PROBLEM REQUIREMENTS — Each line below that includes the word "enum" is to be reported.
*** Opening RECORD SET ***
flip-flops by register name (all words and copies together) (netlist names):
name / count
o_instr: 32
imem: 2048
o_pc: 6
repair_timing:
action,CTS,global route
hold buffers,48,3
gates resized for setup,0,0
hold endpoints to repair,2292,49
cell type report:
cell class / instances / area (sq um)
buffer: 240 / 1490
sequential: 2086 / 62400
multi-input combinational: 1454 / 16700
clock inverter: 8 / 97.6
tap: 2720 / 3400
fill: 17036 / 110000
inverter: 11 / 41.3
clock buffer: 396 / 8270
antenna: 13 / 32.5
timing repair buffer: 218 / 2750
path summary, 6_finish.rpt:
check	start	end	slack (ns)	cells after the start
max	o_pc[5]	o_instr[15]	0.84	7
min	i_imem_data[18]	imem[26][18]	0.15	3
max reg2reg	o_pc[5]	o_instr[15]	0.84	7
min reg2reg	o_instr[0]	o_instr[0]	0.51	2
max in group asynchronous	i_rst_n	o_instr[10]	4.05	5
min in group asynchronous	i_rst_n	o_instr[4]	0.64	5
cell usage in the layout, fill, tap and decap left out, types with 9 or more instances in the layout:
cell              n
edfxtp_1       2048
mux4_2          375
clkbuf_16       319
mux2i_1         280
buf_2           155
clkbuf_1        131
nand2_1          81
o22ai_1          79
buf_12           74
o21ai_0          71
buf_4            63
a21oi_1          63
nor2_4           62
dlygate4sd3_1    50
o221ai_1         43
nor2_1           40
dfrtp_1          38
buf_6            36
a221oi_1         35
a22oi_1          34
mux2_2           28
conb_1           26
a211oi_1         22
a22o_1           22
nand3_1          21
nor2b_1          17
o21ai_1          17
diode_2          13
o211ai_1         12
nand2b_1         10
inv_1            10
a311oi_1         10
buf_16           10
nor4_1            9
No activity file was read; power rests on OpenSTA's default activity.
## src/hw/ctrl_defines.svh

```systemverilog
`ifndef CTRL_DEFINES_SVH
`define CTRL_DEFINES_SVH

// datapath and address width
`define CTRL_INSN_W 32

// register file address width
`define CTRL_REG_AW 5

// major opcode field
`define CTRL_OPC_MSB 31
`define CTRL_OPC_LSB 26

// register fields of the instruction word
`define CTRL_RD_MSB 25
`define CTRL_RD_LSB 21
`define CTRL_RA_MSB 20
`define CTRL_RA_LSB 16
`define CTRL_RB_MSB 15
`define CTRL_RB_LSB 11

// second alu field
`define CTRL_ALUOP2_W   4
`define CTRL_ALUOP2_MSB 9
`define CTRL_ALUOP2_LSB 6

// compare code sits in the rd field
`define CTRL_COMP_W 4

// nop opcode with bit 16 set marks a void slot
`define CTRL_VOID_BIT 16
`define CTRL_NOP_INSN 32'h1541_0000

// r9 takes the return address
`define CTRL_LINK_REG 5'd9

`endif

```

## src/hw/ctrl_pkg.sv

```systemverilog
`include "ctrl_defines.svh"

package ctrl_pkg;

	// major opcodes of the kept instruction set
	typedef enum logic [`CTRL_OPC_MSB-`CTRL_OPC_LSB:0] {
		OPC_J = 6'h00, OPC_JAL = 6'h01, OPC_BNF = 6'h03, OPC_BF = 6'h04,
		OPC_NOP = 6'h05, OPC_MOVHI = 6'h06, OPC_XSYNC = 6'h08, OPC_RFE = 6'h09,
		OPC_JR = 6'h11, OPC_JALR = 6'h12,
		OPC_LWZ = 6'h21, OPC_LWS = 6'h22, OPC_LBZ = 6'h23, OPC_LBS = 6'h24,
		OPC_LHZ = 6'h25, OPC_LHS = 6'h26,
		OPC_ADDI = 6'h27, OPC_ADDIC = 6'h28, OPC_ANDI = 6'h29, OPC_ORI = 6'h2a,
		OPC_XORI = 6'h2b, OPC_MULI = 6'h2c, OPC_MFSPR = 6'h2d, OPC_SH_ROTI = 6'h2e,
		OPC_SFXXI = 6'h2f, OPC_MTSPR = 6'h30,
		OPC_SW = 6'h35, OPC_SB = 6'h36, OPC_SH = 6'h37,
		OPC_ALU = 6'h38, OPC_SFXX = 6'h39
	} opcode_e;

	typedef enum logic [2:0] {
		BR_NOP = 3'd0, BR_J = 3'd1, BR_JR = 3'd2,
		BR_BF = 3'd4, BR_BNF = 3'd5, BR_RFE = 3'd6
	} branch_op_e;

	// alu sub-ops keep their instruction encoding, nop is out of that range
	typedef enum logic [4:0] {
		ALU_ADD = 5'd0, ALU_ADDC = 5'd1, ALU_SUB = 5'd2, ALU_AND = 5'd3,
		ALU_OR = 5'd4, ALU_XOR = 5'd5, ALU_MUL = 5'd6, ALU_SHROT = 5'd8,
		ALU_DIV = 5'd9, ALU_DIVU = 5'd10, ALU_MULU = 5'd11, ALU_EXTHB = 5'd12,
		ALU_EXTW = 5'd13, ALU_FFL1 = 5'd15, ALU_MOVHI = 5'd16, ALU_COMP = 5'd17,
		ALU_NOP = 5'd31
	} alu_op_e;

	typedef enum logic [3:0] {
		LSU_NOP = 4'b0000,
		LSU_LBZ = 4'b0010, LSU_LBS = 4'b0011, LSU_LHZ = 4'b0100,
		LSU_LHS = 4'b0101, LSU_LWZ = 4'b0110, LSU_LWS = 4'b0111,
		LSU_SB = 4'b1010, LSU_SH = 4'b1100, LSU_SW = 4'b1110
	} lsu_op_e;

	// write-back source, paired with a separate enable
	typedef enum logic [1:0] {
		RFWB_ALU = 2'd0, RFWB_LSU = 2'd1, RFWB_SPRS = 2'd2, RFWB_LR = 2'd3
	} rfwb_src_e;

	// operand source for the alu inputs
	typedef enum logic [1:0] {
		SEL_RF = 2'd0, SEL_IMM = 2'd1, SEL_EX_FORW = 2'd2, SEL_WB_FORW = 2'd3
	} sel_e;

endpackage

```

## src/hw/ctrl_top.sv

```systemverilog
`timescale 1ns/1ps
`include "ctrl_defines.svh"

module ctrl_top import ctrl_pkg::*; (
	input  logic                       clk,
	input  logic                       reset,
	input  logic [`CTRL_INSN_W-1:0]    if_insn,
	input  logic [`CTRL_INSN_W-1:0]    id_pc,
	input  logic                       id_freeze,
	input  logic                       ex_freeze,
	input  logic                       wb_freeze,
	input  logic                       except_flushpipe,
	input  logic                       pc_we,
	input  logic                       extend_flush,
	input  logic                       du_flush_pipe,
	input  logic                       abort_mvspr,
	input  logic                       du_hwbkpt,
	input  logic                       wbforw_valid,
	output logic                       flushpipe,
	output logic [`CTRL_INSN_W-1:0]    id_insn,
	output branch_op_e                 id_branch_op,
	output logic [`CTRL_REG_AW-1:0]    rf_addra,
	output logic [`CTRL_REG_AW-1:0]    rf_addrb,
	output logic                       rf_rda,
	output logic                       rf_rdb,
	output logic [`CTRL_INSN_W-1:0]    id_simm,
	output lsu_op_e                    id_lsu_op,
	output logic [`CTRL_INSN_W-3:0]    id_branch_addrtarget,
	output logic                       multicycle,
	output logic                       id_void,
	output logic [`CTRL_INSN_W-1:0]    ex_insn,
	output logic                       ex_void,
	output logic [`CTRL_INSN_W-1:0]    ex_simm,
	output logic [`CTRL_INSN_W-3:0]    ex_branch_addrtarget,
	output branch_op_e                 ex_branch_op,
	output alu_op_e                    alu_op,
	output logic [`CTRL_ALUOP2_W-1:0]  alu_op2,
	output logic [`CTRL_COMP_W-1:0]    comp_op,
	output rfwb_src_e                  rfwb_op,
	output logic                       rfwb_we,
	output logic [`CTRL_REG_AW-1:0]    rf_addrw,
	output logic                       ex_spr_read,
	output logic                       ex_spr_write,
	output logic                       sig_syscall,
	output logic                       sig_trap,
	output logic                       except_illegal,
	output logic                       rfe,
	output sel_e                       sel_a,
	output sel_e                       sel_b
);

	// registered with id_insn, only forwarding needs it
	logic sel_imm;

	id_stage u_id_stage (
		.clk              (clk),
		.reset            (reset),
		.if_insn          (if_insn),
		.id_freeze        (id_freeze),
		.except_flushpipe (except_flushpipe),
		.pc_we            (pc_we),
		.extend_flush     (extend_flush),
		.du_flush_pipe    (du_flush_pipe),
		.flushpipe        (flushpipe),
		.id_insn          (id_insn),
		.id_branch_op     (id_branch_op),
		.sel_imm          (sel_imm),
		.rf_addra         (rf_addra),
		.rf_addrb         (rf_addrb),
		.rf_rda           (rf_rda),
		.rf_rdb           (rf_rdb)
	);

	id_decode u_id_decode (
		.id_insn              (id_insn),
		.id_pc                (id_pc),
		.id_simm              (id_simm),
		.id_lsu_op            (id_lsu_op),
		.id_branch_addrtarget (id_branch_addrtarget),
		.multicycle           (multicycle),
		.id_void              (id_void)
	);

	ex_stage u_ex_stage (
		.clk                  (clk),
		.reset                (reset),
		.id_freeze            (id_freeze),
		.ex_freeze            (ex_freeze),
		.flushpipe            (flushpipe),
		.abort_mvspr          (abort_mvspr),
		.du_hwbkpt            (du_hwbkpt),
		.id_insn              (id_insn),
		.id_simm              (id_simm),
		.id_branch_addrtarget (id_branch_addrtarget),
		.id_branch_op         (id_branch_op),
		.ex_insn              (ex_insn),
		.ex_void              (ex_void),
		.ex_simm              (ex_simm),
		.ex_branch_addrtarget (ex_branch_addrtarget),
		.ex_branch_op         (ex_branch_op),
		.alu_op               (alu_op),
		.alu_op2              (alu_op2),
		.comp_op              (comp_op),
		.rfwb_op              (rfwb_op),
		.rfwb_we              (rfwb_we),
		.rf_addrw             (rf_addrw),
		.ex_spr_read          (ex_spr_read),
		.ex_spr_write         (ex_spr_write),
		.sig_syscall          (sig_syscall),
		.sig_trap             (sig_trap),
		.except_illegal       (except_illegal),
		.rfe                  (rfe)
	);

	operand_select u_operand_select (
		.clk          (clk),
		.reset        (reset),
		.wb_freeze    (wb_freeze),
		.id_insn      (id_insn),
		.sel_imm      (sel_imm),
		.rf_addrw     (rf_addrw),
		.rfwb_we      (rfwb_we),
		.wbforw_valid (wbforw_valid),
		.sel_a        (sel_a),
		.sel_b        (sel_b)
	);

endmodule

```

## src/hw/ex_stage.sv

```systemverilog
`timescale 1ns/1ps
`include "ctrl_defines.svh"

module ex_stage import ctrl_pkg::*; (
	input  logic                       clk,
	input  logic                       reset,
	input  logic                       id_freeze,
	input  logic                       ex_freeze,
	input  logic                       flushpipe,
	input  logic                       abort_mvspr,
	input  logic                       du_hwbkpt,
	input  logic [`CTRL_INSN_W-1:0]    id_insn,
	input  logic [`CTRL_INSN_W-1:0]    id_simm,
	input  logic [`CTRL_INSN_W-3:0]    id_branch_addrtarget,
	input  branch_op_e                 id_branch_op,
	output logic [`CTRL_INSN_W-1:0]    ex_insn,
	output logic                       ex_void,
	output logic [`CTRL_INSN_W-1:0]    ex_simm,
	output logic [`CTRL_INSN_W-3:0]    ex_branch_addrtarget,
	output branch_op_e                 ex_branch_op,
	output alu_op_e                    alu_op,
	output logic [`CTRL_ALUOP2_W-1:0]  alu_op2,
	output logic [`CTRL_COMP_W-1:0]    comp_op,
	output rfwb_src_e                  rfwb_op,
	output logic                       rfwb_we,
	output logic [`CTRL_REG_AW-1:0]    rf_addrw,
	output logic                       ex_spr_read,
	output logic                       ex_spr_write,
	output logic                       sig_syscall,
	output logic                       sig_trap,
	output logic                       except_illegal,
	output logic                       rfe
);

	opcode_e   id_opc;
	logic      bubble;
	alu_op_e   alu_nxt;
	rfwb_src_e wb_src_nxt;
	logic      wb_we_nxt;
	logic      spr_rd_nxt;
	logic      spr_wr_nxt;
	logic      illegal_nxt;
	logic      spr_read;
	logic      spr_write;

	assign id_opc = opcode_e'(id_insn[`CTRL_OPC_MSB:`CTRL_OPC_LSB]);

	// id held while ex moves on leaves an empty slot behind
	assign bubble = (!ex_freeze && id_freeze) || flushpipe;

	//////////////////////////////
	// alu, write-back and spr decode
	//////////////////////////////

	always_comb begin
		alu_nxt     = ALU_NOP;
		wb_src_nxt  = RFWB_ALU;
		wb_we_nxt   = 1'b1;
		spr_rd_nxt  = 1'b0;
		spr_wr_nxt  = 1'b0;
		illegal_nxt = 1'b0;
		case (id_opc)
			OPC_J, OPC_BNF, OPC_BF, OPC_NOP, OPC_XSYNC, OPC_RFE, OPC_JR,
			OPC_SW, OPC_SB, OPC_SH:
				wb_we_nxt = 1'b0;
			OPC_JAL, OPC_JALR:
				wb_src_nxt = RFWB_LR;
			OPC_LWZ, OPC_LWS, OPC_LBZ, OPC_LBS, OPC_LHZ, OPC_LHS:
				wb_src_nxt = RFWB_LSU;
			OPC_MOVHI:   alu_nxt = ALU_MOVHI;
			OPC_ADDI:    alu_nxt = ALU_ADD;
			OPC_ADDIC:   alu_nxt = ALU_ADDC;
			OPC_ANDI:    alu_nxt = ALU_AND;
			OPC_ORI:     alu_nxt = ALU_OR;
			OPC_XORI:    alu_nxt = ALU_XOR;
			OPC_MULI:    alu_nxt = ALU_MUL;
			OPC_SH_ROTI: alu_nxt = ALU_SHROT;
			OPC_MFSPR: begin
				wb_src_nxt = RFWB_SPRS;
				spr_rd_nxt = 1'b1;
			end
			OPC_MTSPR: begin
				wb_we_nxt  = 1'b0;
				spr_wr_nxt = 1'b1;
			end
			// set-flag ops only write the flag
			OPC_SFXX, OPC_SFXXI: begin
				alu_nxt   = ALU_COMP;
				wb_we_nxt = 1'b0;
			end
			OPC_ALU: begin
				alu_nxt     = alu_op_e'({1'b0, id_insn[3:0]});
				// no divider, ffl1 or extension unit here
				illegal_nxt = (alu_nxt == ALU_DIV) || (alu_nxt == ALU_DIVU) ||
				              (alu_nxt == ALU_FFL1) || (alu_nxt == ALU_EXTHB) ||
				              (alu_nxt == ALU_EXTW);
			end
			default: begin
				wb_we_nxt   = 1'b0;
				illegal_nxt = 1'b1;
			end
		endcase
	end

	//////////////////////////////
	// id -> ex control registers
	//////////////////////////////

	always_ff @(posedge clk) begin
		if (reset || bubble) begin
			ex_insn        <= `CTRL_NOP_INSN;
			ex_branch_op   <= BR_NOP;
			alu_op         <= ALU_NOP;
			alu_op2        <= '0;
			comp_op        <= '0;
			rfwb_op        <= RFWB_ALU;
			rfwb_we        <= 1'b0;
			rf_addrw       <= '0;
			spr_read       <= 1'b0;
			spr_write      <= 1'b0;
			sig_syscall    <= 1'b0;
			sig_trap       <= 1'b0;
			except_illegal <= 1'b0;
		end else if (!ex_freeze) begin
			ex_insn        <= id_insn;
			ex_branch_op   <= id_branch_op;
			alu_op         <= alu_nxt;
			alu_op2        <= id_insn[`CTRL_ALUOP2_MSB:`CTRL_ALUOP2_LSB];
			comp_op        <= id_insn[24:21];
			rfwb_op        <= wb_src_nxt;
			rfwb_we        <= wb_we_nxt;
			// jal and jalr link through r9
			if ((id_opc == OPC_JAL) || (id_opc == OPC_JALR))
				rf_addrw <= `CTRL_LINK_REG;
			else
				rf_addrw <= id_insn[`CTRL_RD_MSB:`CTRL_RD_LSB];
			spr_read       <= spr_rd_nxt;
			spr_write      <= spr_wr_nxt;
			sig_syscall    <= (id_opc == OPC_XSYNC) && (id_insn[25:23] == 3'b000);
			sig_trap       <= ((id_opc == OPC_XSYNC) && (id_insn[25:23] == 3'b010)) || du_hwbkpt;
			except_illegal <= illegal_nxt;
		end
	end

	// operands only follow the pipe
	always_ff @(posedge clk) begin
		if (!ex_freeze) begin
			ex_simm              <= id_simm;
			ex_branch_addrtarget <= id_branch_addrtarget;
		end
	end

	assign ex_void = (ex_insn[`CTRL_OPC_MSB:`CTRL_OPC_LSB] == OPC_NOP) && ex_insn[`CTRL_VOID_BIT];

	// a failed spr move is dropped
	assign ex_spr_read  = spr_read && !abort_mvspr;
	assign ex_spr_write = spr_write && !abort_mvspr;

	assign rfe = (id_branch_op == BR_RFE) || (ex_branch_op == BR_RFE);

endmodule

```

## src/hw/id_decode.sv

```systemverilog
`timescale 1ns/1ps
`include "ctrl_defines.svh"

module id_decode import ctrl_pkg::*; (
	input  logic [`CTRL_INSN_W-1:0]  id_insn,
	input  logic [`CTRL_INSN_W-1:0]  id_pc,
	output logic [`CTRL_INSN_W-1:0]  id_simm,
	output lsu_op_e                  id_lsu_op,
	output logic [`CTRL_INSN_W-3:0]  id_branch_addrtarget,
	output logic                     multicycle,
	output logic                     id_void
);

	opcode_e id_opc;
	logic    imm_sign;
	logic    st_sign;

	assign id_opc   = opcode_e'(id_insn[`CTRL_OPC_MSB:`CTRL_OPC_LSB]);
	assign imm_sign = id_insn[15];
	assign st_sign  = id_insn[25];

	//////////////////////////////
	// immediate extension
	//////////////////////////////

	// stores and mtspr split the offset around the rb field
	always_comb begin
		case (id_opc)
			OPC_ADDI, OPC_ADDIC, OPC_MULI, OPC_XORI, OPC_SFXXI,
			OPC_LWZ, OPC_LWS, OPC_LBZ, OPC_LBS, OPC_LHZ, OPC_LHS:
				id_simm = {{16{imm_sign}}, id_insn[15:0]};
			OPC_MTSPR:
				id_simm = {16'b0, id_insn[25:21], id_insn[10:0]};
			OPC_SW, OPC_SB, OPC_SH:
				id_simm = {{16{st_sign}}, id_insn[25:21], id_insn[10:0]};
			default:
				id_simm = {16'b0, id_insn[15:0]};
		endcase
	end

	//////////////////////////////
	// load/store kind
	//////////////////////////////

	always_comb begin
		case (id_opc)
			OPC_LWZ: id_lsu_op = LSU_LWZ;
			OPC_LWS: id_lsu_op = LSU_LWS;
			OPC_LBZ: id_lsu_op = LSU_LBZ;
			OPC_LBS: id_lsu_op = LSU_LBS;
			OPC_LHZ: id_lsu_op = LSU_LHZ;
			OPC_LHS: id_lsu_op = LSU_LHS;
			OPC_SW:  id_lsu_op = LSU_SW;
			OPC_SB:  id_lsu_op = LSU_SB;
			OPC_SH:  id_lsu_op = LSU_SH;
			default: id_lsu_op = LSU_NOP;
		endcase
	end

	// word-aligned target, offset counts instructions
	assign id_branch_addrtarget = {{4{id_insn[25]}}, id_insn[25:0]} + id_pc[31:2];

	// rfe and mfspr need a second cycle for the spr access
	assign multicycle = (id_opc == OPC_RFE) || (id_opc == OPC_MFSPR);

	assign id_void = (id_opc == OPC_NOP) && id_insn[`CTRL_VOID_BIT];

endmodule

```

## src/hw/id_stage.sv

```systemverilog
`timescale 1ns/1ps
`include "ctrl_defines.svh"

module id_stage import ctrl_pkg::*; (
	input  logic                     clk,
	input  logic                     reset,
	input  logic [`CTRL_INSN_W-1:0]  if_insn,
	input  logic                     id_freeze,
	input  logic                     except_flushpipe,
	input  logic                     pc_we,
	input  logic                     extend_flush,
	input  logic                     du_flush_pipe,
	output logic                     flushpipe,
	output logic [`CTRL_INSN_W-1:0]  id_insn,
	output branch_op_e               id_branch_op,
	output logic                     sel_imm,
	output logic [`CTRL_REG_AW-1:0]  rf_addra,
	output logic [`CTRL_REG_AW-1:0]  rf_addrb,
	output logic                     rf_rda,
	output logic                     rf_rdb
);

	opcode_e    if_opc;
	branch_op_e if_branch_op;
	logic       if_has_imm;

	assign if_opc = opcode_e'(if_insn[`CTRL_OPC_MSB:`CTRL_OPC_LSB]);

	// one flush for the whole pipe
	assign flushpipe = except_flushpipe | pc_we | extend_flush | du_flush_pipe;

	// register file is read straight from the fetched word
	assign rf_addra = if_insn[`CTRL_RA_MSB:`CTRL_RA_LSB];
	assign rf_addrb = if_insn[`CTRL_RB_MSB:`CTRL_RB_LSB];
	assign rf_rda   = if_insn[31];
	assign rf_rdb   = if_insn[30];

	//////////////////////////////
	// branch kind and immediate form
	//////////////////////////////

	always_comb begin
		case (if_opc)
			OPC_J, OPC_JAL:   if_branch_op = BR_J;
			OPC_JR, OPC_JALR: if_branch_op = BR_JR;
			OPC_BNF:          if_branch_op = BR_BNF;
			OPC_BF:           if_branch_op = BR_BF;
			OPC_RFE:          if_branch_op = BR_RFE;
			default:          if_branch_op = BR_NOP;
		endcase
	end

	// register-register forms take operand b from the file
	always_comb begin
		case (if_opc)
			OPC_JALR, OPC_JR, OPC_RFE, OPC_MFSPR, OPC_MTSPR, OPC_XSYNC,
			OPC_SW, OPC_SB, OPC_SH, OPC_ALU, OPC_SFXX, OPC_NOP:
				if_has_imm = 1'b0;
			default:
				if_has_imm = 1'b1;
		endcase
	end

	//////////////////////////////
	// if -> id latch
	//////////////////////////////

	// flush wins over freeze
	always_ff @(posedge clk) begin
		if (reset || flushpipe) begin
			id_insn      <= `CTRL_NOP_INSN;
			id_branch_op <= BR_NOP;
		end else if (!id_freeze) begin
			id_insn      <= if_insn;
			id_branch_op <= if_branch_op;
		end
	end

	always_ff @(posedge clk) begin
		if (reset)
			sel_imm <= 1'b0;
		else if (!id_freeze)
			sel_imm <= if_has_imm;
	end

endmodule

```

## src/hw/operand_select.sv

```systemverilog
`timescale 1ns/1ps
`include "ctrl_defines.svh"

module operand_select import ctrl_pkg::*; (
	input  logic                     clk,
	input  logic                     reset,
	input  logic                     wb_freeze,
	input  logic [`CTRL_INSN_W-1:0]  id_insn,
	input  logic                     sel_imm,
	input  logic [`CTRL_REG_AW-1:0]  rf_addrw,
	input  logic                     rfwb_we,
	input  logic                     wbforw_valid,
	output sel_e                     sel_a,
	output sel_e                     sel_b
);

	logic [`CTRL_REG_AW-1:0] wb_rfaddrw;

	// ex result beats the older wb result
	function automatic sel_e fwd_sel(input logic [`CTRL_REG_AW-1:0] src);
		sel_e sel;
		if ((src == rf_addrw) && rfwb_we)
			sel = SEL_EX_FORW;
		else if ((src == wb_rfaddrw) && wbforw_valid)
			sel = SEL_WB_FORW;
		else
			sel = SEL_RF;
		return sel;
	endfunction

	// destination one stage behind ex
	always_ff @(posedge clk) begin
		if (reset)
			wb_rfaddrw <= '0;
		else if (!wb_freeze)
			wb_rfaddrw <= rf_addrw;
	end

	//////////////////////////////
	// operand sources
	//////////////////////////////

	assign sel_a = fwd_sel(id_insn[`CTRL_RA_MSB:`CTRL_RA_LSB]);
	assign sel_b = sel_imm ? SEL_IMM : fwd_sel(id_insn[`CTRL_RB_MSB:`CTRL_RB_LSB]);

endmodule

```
*** Closing RECORD SET ***
REPLY TO THE TASK —
	typedef enum logic [`CTRL_OPC_MSB-`CTRL_OPC_LSB:0] {
	typedef enum logic [2:0] {
	typedef enum logic [4:0] {
	typedef enum logic [3:0] {
	typedef enum logic [1:0] {
	typedef enum logic [1:0] {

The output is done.